Introduction
NOTE: This tool is a work in progress! This documentation may not be up-to-date.
The onebusaway-gtfs-merge-cli
command-line application is a simple command-line tool for merging GTFS feeds.
Getting the Application
You can download the application here:
Using the Application
You'll need a Java 11 runtime installed to run the client. To run the application:
java -jar onebusaway-gtfs-merge-cli.jar [--args] input_gtfs_path_a input_gtfs_path_b ... output_gtfs_path
Note: Merging large GTFS feeds is often processor and memory intensive. You'll likely need to increase the max amount of memory allocated to Java with an option like -Xmx1G
(adjust the limit as needed). I also recommend adding the -server
argument if you are running the Oracle or OpenJDK, as it can really increase performance.
Configuring the Application
The merge application supports a number of options and arguments for configuring the application's behavior.
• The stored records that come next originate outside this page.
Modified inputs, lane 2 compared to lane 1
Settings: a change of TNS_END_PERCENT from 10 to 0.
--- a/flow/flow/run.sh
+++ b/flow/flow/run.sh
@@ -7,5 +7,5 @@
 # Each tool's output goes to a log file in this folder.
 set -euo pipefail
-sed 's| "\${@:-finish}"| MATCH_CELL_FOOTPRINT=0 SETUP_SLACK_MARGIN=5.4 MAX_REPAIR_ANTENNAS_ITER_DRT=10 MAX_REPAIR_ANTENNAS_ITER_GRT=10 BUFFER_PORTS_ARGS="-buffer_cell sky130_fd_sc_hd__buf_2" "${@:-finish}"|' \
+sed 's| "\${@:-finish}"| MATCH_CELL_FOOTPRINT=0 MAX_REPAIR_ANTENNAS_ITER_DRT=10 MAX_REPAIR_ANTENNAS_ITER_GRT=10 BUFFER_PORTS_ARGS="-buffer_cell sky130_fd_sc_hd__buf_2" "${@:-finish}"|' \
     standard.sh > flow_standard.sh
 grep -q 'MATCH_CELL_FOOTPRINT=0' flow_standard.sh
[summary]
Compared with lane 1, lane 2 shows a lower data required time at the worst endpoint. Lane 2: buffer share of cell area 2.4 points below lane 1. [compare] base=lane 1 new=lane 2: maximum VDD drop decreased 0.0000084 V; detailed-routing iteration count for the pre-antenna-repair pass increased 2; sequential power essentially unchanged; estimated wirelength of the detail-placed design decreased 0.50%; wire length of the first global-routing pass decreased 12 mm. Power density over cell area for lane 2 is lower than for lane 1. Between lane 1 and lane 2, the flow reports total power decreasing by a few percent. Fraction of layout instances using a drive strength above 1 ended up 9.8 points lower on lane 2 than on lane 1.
This design comes from an exercise in tuning for small area and a short achievable clock period on the open sky130 flow, not from production work. At most, simulation tests tie the RTL to the original design; equivalence was not proved. Only the layout flow was run in run 2; the RTL was not checked for function there. Power is estimated from default activity; no workload was simulated.

==> flow/design.v <==
package net_pkg;
    localparam int NUM_PORTS   = 4;
    localparam int PORT_W      = 2;
    localparam int DATA_W      = 32;
    localparam int KEY_W       = 8;
    localparam int NUM_ENTRIES = 8;
    localparam int ENTRY_W     = 3;
    localparam int CNT_W       = 16;
    localparam int ADDR_W      = 16;
    localparam int KEY_LSB     = 0;
    localparam int MASK_LSB    = 8;
    localparam int EP_LSB      = 16;
    localparam int VALID_BIT   = 18;
    localparam int IDX_LSB     = 0;
    localparam int PORT_LSB    = 4;
    localparam int OP_LSB      = 8;
    typedef enum logic [3:0] {
        OP_WRITE_ENTRY  = 4'd1,
        OP_READ_ENTRY   = 4'd2,
        OP_READ_COUNTER = 4'd3
    } ctl_op_e;
    typedef enum logic {
        CNT_FORWARDED = 1'b0,
        CNT_DROPPED   = 1'b1
    } cnt_sel_e;
endpackage
Source: an optimization exercise on an open RTL-to-GDS flow (aim: small area, a short achievable clock period and few clock cycles per item). Production flows keep margins and buffers that such runs may drop. Function was not checked in any run shown here: the RTL went through the layout flow alone.

==> flow/design.v, too long to show whole: its modules and the start of the top module <==
// module lms_seq: 19 lines
// module lms_mac: 1105 lines
// module lms_fa: 11 lines
// module weight_bank: 21 lines
// module lms_weight_update: 29 lines
module lms_weight_update
(
    input  logic                       clk,
    input  logic                       rstn,
    input  logic                       start,      
    input  logic [lms_pkg::ERR_W-1:0]  err,        
    input  logic [lms_pkg::REFS_W-1:0] refs,       
    output logic                       busy,       
    output logic                       done,       
    output logic [lms_pkg::BANK_W-1:0] weights     
);
  // ...
==> flow/flow/run.sh <==
#!/bin/bash
# Standard layout, with plain buffers on the ports instead of the delay
# buffers buffer_ports picks by default.
set -euo pipefail
export BUFFER_PORTS_ARGS="-buffer_cell sky130_fd_sc_hd__buf_2"
bash standard.sh finish > standard_flow.log 2>&1
==> flow/standard.sh <==
#!/bin/bash
# synth_recipe.tcl (not shown) runs the flow's synth.tcl, then flattens the netlist and writes it again
# the make line also repeats each setting of config.mk as NAME=value (left out here)
make -C /OpenROAD-flow-scripts/flow DESIGN_CONFIG=/design/flow/config.mk WORK_HOME=/design/flow/orfs CLKGATE_MAP_FILE= SYNTH_SCRIPT=/design/flow/synth_recipe.tcl "${@:-finish}"
==> flow/config.mk <==
export PLATFORM = sky130hd
export DESIGN_NAME = lms_weight_update
export DESIGN_NICKNAME = lms_weight_update
export VERILOG_FILES = /design/flow/design.v
export SDC_FILE = /design/flow/constraint.sdc
export NUM_CORES = 4
export LEC_CHECK = 0
export CAP_MARGIN = 20
export CORE_MARGIN = 2
export CORE_UTILIZATION = 40
export SLEW_MARGIN = 20
export SYNTH_HIERARCHICAL = 1
export SYNTH_MINIMUM_KEEP_SIZE = 0
==> flow/constraint.sdc <==
create_clock -name core_clock -period 9.0 [get_ports {clk}]
set_input_delay 1.8000 -clock core_clock [delete_from_list [all_inputs] [get_ports {clk}]]
set_output_delay 1.8000 -clock core_clock [all_outputs]
set_load 0.01 [all_outputs]
==> results_dict.tcl, run 1 <==
set metrics [dict create \
    antenna_found_initial 92 \
    core_um2 259000 \
    highest_layer "met5" \
    synth-edff-count 0 \
    crit_path_end "u_bank.g_tap[3].u_mac.qw[15]" \
    initial_core_util 0.401 \
    use_met2 0.392 \
    synth_top_area_frac 0.508 \
    reg_top3 "u_bank.g_tap.u_mac.qw (512), u_bank.g_tap.u_mac.qk (112), u_seq.done (1)" \
    wl_met3_mm 25.5 \
    place_inst 13600 \
    dp_hpwl_mm 242 \
    drive_gt1_frac 0.170 \
    mostFrequentLayoutCell "fa_1" \
    reg2regPathDepth 11 \
    fp.dieH_um 514 \
    synth_seq_area_share 0.158 \
    n_clock_buffer 135 \
    ioPinCount 752 \
    dr_total_vias 72900 \
    worstPathArrival_ns 7.62 \
    die_w_um 514 \
    r2r_slack_ns 4.69 \
    viasPerCell 5.26 \
    path_clk_slew_ns 0.06 \
    cp_common_cell "fa_1" \
    regArea_um2 16400 \
    run_status "complete, no violations" \
    finalHoldViolCount 0 \
    drc 0 \
    preCtsSetupSlack_ns 1.37 \
    gp_congestion 0.905 \
    diodes 74 \
    crit_path_cell_trace "clkbuf_8, buf_12, and2_0, nand2_1, fa_1, fa_1, fa_1, fa_1, fa_1, inv_1, ha_1, inv_1, fa_1, fa_1, xor2_1" \
    wl_mm 309 \
    cp_num_buf_inv 4 \
    cp_data_required_time_ns 9.66 \
    largest_reg_flops 512 \
    clock_sinks 625 \
]
==> inputs of run 2 (changes only) <==
--- a/flow/design.v
+++ b/flow/design.v
@@ -956,178 +956,146 @@
     assign g_0 = qw[0] & pp_0_0;
     assign p_1 = pp_1_0 ^ hs_17;
     assign g_1 = pp_1_0 & hs_17;
     assign p_2 = hc_17 ^ fs_111;
     assign g_2 = hc_17 & fs_111;
     assign p_3 = fc_111 ^ fs_112;
     assign g_3 = fc_111 & fs_112;
     assign gi_0 = g_0 | p_0;
-    assign G0_1 = g_1 | (p_1 & gi_0);
-    assign P0_1 = p_1 & p_0;
-    assign G0_3 = g_3 | (p_3 & g_2);
-    assign P0_3 = p_3 & p_2;
-    assign G1_2 = g_2 | (p_2 & G0_1);
-    assign P1_2 = p_2 & P0_1;
-    assign G1_3 = G0_3 | (P0_3 & G0_1);
-    assign P1_3 = P0_3 & P0_1;
+    lms_gp u_gp_0_1 (.gh(g_1), .ph(p_1), .gl(gi_0), .pl(p_0), .g(G0_1), .p(P0_1));
+    lms_gp u_gp_0_3 (.gh(g_3), .ph(p_3), .gl(g_2), .pl(p_2), .g(G0_3), .p(P0_3));
+    lms_gp u_gp_1_2 (.gh(g_2), .ph(p_2), .gl(G0_1), .pl(P0_1), .g(G1_2), .p(P1_2));
+    lms_gp u_gp_1_3 (.gh(G0_3), .ph(P0_3), .gl(G0_1), .pl(P0_1), .g(G1_3), .p(P1_3));
     assign dw[0] = ~p_0;
     assign dw[1] = p_1 ^ gi_0;
     assign dw[2] = p_2 ^ G0_1;
     assign dw[3] = p_3 ^ G1_2;
     assign dk[1] = G1_3;
     assign p_4 = fc_112 ^ fs_113;
     assign g_4 = fc_112 & fs_113;
     assign p_5 = fc_113 ^ fs_114;
     assign g_5 = fc_113 & fs_114;
     assign p_6 = fc_114 ^ fs_115;
     assign g_6 = fc_114 & fs_115;
     assign p_7 = fc_115 ^ fs_116;
     assign g_7 = fc_115 & fs_116;
     assign gi_4 = g_4 | p_4;
-    assign G0_5 = g_5 | (p_5 & gi_4);
-    assign P0_5 = p_5 & p_4;
-    assign G0_7 = g_7 | (p_7 & g_6);
-    assign P0_7 = p_7 & p_6;
-    assign G1_6 = g_6 | (p_6 & G0_5);
-    assign P1_6 = p_6 & P0_5;
-    assign G1_7 = G0_7 | (P0_7 & G0_5);
-    assign P1_7 = P0_7 & P0_5;
+    lms_gp u_gp_0_5 (.gh(g_5), .ph(p_5), .gl(gi_4), .pl(p_4), .g(G0_5), .p(P0_5));
+    lms_gp u_gp_0_7 (.gh(g_7), .ph(p_7), .gl(g_6), .pl(p_6), .g(G0_7), .p(P0_7));
+    lms_gp u_gp_1_6 (.gh(g_6), .ph(p_6), .gl(G0_5), .pl(P0_5), .g(G1_6), .p(P1_6));
+    lms_gp u_gp_1_7 (.gh(G0_7), .ph(P0_7), .gl(G0_5), .pl(P0_5), .g(G1_7), .p(P1_7));
     assign dw[4] = ~p_4;
     assign dw[5] = p_5 ^ gi_4;
     assign dw[6] = p_6 ^ G0_5;
     assign dw[7] = p_7 ^ G1_6;
     assign dk[2] = G1_7;
     assign p_8 = fc_116 ^ fs_117;
     assign g_8 = fc_116 & fs_117;
     assign p_9 = fc_117 ^ fs_118;
     assign g_9 = fc_117 & fs_118;
     assign p_10 = fc_118 ^ fs_119;
     assign g_10 = fc_118 & fs_119;
     assign p_11 = fc_119 ^ fs_120;
     assign g_11 = fc_119 & fs_120;
     assign gi_8 = g_8 | p_8;
-    assign G0_9 = g_9 | (p_9 & gi_8);
-    assign P0_9 = p_9 & p_8;
-    assign G0_11 = g_11 | (p_11 & g_10);
-    assign P0_11 = p_11 & p_10;
-    assign G1_10 = g_10 | (p_10 & G0_9);
-    assign P1_10 = p_10 & P0_9;
-    assign G1_11 = G0_11 | (P0_11 & G0_9);
-    assign P1_11 = P0_11 & P0_9;
+    lms_gp u_gp_0_9 (.gh(g_9), .ph(p_9), .gl(gi_8), .pl(p_8), .g(G0_9), .p(P0_9));
+    lms_gp u_gp_0_11 (.gh(g_11), .ph(p_11), .gl(g_10), .pl(p_10), .g(G0_11), .p(P0_11));
+    lms_gp u_gp_1_10 (.gh(g_10), .ph(p_10), .gl(G0_9), .pl(P0_9), .g(G1_10), .p(P1_10));
+    lms_gp u_gp_1_11 (.gh(G0_11), .ph(P0_11), .gl(G0_9), .pl(P0_9), .g(G1_11), .p(P1_11));
     assign dw[8] = ~p_8;
     assign dw[9] = p_9 ^ gi_8;
     assign dw[10] = p_10 ^ G0_9;
     assign dw[11] = p_11 ^ G1_10;
     assign dk[3] = G1_11;
     assign p_12 = fc_120 ^ fs_121;
     assign g_12 = fc_120 & fs_121;
     assign p_13 = fc_121 ^ fs_122;
     assign g_13 = fc_121 & fs_122;
     assign p_14 = fc_122 ^ fs_123;
     assign g_14 = fc_122 & fs_123;
     assign p_15 = fc_123 ^ fs_124;
     assign g_15 = fc_123 & fs_124;
     assign gi_12 = g_12 | p_12;
-    assign G0_13 = g_13 | (p_13 & gi_12);
-    assign P0_13 = p_13 & p_12;
-    assign G0_15 = g_15 | (p_15 & g_14);
-    assign P0_15 = p_15 & p_14;
-    assign G1_14 = g_14 | (p_14 & G0_13);
-    assign P1_14 = p_14 & P0_13;
-    assign G1_15 = G0_15 | (P0_15 & G0_13);
-    assign P1_15 = P0_15 & P0_13;
+    lms_gp u_gp_0_13 (.gh(g_13), .ph(p_13), .gl(gi_12), .pl(p_12), .g(G0_13), .p(P0_13));
+    lms_gp u_gp_0_15 (.gh(g_15), .ph(p_15), .gl(g_14), .pl(p_14), .g(G0_15), .p(P0_15));
+    lms_gp u_gp_1_14 (.gh(g_14), .ph(p_14), .gl(G0_13), .pl(P0_13), .g(G1_14), .p(P1_14));
+    lms_gp u_gp_1_15 (.gh(G0_15), .ph(P0_15), .gl(G0_13), .pl(P0_13), .g(G1_15), .p(P1_15));
     assign dw[12] = ~p_12;
     assign dw[13] = p_13 ^ gi_12;
     assign dw[14] = p_14 ^ G0_13;
     assign dw[15] = p_15 ^ G1_14;
     assign dk[4] = G1_15;
     assign p_16 = fc_124 ^ fs_125;
     assign g_16 = fc_124 & fs_125;
     assign p_17 = fc_125 ^ fs_126;
     assign g_17 = fc_125 & fs_126;
     assign p_18 = fc_126 ^ fs_127;
     assign g_18 = fc_126 & fs_127;
     assign p_19 = fc_127 ^ fs_128;
     assign g_19 = fc_127 & fs_128;
     assign gi_16 = g_16 | p_16;
-    assign G0_17 = g_17 | (p_17 & gi_16);
-    assign P0_17 = p_17 & p_16;
-    assign G0_19 = g_19 | (p_19 & g_18);
-    assign P0_19 = p_19 & p_18;
-    assign G1_18 = g_18 | (p_18 & G0_17);
-    assign P1_18 = p_18 & P0_17;
-    assign G1_19 = G0_19 | (P0_19 & G0_17);
-    assign P1_19 = P0_19 & P0_17;
+    lms_gp u_gp_0_17 (.gh(g_17), .ph(p_17), .gl(gi_16), .pl(p_16), .g(G0_17), .p(P0_17));
+    lms_gp u_gp_0_19 (.gh(g_19), .ph(p_19), .gl(g_18), .pl(p_18), .g(G0_19), .p(P0_19));
+    lms_gp u_gp_1_18 (.gh(g_18), .ph(p_18), .gl(G0_17), .pl(P0_17), .g(G1_18), .p(P1_18));
+    lms_gp u_gp_1_19 (.gh(G0_19), .ph(P0_19), .gl(G0_17), .pl(P0_17), .g(G1_19), .p(P1_19));
     assign dw[16] = ~p_16;
     assign dw[17] = p_17 ^ gi_16;
     assign dw[18] = p_18 ^ G0_17;
     assign dw[19] = p_19 ^ G1_18;
     assign dk[5] = G1_19;
     assign p_20 = fc_128 ^ fs_129;
     assign g_20 = fc_128 & fs_129;
     assign p_21 = fs_130 ^ fc_129;
     assign g_21 = fs_130 & fc_129;
     assign p_22 = fc_130 ^ fs_131;
     assign g_22 = fc_130 & fs_131;
     assign p_23 = fs_132 ^ fc_131;
     assign g_23 = fs_132 & fc_131;
     assign gi_20 = g_20 | p_20;
-    assign G0_21 = g_21 | (p_21 & gi_20);
-    assign P0_21 = p_21 & p_20;
-    assign G0_23 = g_23 | (p_23 & g_22);
-    assign P0_23 = p_23 & p_22;
-    assign G1_22 = g_22 | (p_22 & G0_21);
-    assign P1_22 = p_22 & P0_21;
-    assign G1_23 = G0_23 | (P0_23 & G0_21);
-    assign P1_23 = P0_23 & P0_21;
+    lms_gp u_gp_0_21 (.gh(g_21), .ph(p_21), .gl(gi_20), .pl(p_20), .g(G0_21), .p(P0_21));
+    lms_gp u_gp_0_23 (.gh(g_23), .ph(p_23), .gl(g_22), .pl(p_22), .g(G0_23), .p(P0_23));
+    lms_gp u_gp_1_22 (.gh(g_22), .ph(p_22), .gl(G0_21), .pl(P0_21), .g(G1_22), .p(P1_22));
+    lms_gp u_gp_1_23 (.gh(G0_23), .ph(P0_23), .gl(G0_21), .pl(P0_21), .g(G1_23), .p(P1_23));
     assign dw[20] = ~p_20;
     assign dw[21] = p_21 ^ gi_20;
     assign dw[22] = p_22 ^ G0_21;
     assign dw[23] = p_23 ^ G1_22;
     assign dk[6] = G1_23;
     assign p_24 = fs_133 ^ fc_132;
     assign g_24 = fs_133 & fc_132;
     assign p_25 = qw[25] ^ fc_133;
     assign g_25 = qw[25] & fc_133;
     assign p_26 = qw[26] ^ 1'b1;
     assign g_26 = qw[26] & 1'b1;
     assign p_27 = qw[27] ^ 1'b1;
     assign g_27 = qw[27] & 1'b1;
     assign gi_24 = g_24 | p_24;
-    assign G0_25 = g_25 | (p_25 & gi_24);
-    assign P0_25 = p_25 & p_24;
-    assign G0_27 = g_27 | (p_27 & g_26);
-    assign P0_27 = p_27 & p_26;
-    assign G1_26 = g_26 | (p_26 & G0_25);
-    assign P1_26 = p_26 & P0_25;
-    assign G1_27 = G0_27 | (P0_27 & G0_25);
-    assign P1_27 = P0_27 & P0_25;
+    lms_gp u_gp_0_25 (.gh(g_25), .ph(p_25), .gl(gi_24), .pl(p_24), .g(G0_25), .p(P0_25));
+    lms_gp u_gp_0_27 (.gh(g_27), .ph(p_27), .gl(g_26), .pl(p_26), .g(G0_27), .p(P0_27));
+    lms_gp u_gp_1_26 (.gh(g_26), .ph(p_26), .gl(G0_25), .pl(P0_25), .g(G1_26), .p(P1_26));
+    lms_gp u_gp_1_27 (.gh(G0_27), .ph(P0_27), .gl(G0_25), .pl(P0_25), .g(G1_27), .p(P1_27));
     assign dw[24] = ~p_24;
     assign dw[25] = p_25 ^ gi_24;
     assign dw[26] = p_26 ^ G0_25;
     assign dw[27] = p_27 ^ G1_26;
     assign dk[7] = G1_27;
     assign p_28 = qw[28] ^ qk[7];
     assign g_28 = qw[28] & qk[7];
     assign p_29 = qw[29] ^ 1'b1;
     assign g_29 = qw[29] & 1'b1;
     assign p_30 = qw[30] ^ 1'b1;
     assign g_30 = qw[30] & 1'b1;
     assign p_31 = qw[31] ^ 1'b1;
     assign g_31 = qw[31] & 1'b1;
     assign gi_28 = g_28 | p_28;
-    assign G0_29 = g_29 | (p_29 & gi_28);
-    assign P0_29 = p_29 & p_28;
-    assign G0_31 = g_31 | (p_31 & g_30);
-    assign P0_31 = p_31 & p_30;
-    assign G1_30 = g_30 | (p_30 & G0_29);
-    assign P1_30 = p_30 & P0_29;
-    assign G1_31 = G0_31 | (P0_31 & G0_29);
-    assign P1_31 = P0_31 & P0_29;
+    lms_gp u_gp_0_29 (.gh(g_29), .ph(p_29), .gl(gi_28), .pl(p_28), .g(G0_29), .p(P0_29));
+    lms_gp u_gp_0_31 (.gh(g_31), .ph(p_31), .gl(g_30), .pl(p_30), .g(G0_31), .p(P0_31));
+    lms_gp u_gp_1_30 (.gh(g_30), .ph(p_30), .gl(G0_29), .pl(P0_29), .g(G1_30), .p(P1_30));
+    lms_gp u_gp_1_31 (.gh(G0_31), .ph(P0_31), .gl(G0_29), .pl(P0_29), .g(G1_31), .p(P1_31));
     assign dw[28] = ~p_28;
     assign dw[29] = p_29 ^ gi_28;
     assign dw[30] = p_30 ^ G0_29;
     assign dw[31] = p_31 ^ G1_30;
     always_ff @(posedge clk or negedge rstn)
     begin
         if (!rstn)
         begin
@@ -1138,16 +1106,28 @@
         begin
             qw <= dw;
             qk <= dk;
         end
     end
     assign kv = {1'b0, 1'b0, 1'b0, ~qk[7], 1'b0, 1'b0, 1'b0, ~qk[6], 1'b0, 1'b0, 1'b0, ~qk[5], 1'b0, 1'b0, 1'b0, ~qk[4], 1'b0, 1'b0, 1'b0, ~qk[3], 1'b0, 1'b0, 1'b0, ~qk[2], 1'b0, 1'b0, 1'b0, ~qk[1], 1'b0, 1'b0, 1'b0, 1'b0};
     assign w  = ~qw + kv;
 endmodule
+module lms_gp
+(
+    input  logic gh,
+    input  logic ph,
+    input  logic gl,
+    input  logic pl,
+    output logic g,
+    output logic p
+);
+    assign g = gh | (ph & gl);
+    assign p = ph & pl;
+endmodule
 module lms_fa
 (
     input  logic a,
     input  logic b,
     input  logic c,
     output logic s,
     output logic co
 );
==> flow/config.mk (replaced) <==
export PLATFORM = sky130hd
export DESIGN_NAME = lms_weight_update
export DESIGN_NICKNAME = lms_weight_update
export VERILOG_FILES = /design/flow/design.v
export SDC_FILE = /design/flow/constraint.sdc
export NUM_CORES = 4
export LEC_CHECK = 0
export CAP_MARGIN = 20
export CORE_MARGIN = 2
export CORE_UTILIZATION = 55
export SETUP_SLACK_MARGIN = 4.0
export SLEW_MARGIN = 20
export SYNTH_HIERARCHICAL = 1
export SYNTH_MINIMUM_KEEP_SIZE = 0
==> run 2 against run 1 <==
  * Critical path depth unchanged
  * First-iteration DRC count rose by 7.8%
  * Hold slack lost 0.036 ns
  * Register-to-register slack better by 0.25 ns
  * Non-clock buffer count rose by 577
  * Design area increased by 13%
  * Count of clock-buffer cells in the layout shrank 7
  * Final cell count up 4.1%
  * Critical endpoint is now u_bank.g_tap[15].u_mac.qw[15]
  * Still clean on timing, DRC and antenna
The general pattern is to specify options for each type of file in a GTFS feed using the --file
option, specifying specific options for each file type after the --file
option. Here's a quick example:
--file=routes.txt --duplicateDetection=identity --file=calendar.txt --logDroppedDuplicates ...
The merge application supports merging the following files:
agency.txt
stops.txt
routes.txt
trips.txt
andstop_times.txt
calendar.txt
andcalendar_dates.txt
shapes.txt
fare_attributes.txt
fare_rules.txt
frequencies.txt
transfers.txt
You can specify merge options for each of these files using the --file=gtfs_file.txt
option. File types listed together (eg. trips.txt>> and <<<stop_times.txt
) are handled by the same merge strategy, so specifying options for either will have the same effect. For details on options you might specify, read on.
Handling Duplicates
The main issue to considering when merging GTFS feeds is the handling of duplicate entries between the two feeds, including how to identify duplicates and what to do with duplicates when they are found.
Identifying Duplicates
We support a couple of methods for determining when entries from two different feeds are actually duplicates. By default, the merge tool will attempt to automatically determine the best merge strategy to use. You can also control the specific strategy used on a per-file basis using the --duplicateDetection
argument. You can specify any of the following strategies for duplicate detection.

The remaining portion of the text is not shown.